The independent subsidiary Bene Consulting provides advisory services and office property management from its offices in Waidhofen an der Ybbs, Vienna, and Frankfurt, Germany.

Bene Solutions develops, designs and produces office furniture.  Founded in 1790, Bene started to manufacture office furniture on an industrial level in 1951. Since the early 1970s, Bene has been undisputed market leader in Austria and now holds a share of 25% in that market.

Since the 1980s, Bene has embarked on an international strategy of growth, opening offices in London and Moscow in 1988. In 1989, the company moved from its previous production site in Zell to its present head office in Waidhofen an der Ybbs designed by architect Laurids Ortner.
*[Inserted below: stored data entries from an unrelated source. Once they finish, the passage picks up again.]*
// ascon_p_serial_multiround
module ascon_p_serial_multiround     
     #(parameter BW = 64) (
         input clk,
         input rstn,
         input en,                        
         input en_inc,                    
         input [2:0] slice_idx,           
         input [BW-1:0] slice_in,         
         output reg [BW-1:0] slice_out,   
         output done                      
     );
Size in the first run: ~390 flip-flops, about 140 I/O pins, roughly 33000 sq um of cells after synthesis.
clock: 4.49 ns
lec_check: 0
abc_area: 0
cap_margin: 10
cell_pad_in_sites_detail_placement: 0
core_margin: 8
core_utilization: 71
cts_cluster_size: 22
gpl_timing_driven: 1
max_routing_layer: met4
place_density: 0.55
setup_slack_margin: 0.67
slew_margin: 20
run.sh (not shown) runs the stock make flow with config.mk's settings and CLKGATE_MAP_FILE=.
==> next run, changes <==
- ABC_AREA: 0 -> default
- CAP_MARGIN: 10 -> 20
- CELL_PAD_IN_SITES_DETAIL_PLACEMENT: 0 -> default
- CORE_MARGIN: 8 -> 2
- CORE_UTILIZATION: 71 -> 40
- CTS_CLUSTER_SIZE: 22 -> default
- GPL_TIMING_DRIVEN: 1 -> default
- MAX_ROUTING_LAYER: met4 -> default
- PLACE_DENSITY: 0.55 -> default
- SETUP_SLACK_MARGIN: 0.67 -> default
- clock period: 4.49 -> 4.09 ns (I/O delays scaled with it)
Outcome: The changed run went through all stages and came out clean. Setup slack degrades by 0.35 ns. Routed wire length grows by 3.9%. Global-route usage drops by 18 points.
==> next run, changes <==
- CORE_UTILIZATION: 40 -> 68
- clock period: 4.09 -> 3.43 ns (I/O delays scaled with it)
After rerunning:
- The new run finished but fails on negative setup slack
- non-clock buffer count rose by 75
- routed wire length goes down slightly
- clock skew hardly moves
Between 1995 and 1998, Bene focused on expanding its sales network to central and eastern Europe and established outlets in the Czech Republic, Hungary, Poland, Romania, Slovakia and Slovenia. In 1998, the Bene group entered the German market by purchasing the Objektform. From 2000 to 2003, Bene started to expand in western Europe and established outlets in Benelux and France.  During that period, the floor space of the manufacturing site in Waidhofen was extended from 9,000 m2 to 40,000 m2, followed by further modernization efforts, with investments totaling approximately €22 million.

In 2003, Bene established a joint venture in Poland named Bene Nowy Styl S.A. With a new outlet in Dubai, the company is now also represented in the Middle East. 2004 was again marked by international growth: A cooperation agreement was signed with the Japanese office furniture manufacturer KOKUYO CO., LTD, in a first step to enter the Asian market. Bene also expanded sales into Croatia and Serbia.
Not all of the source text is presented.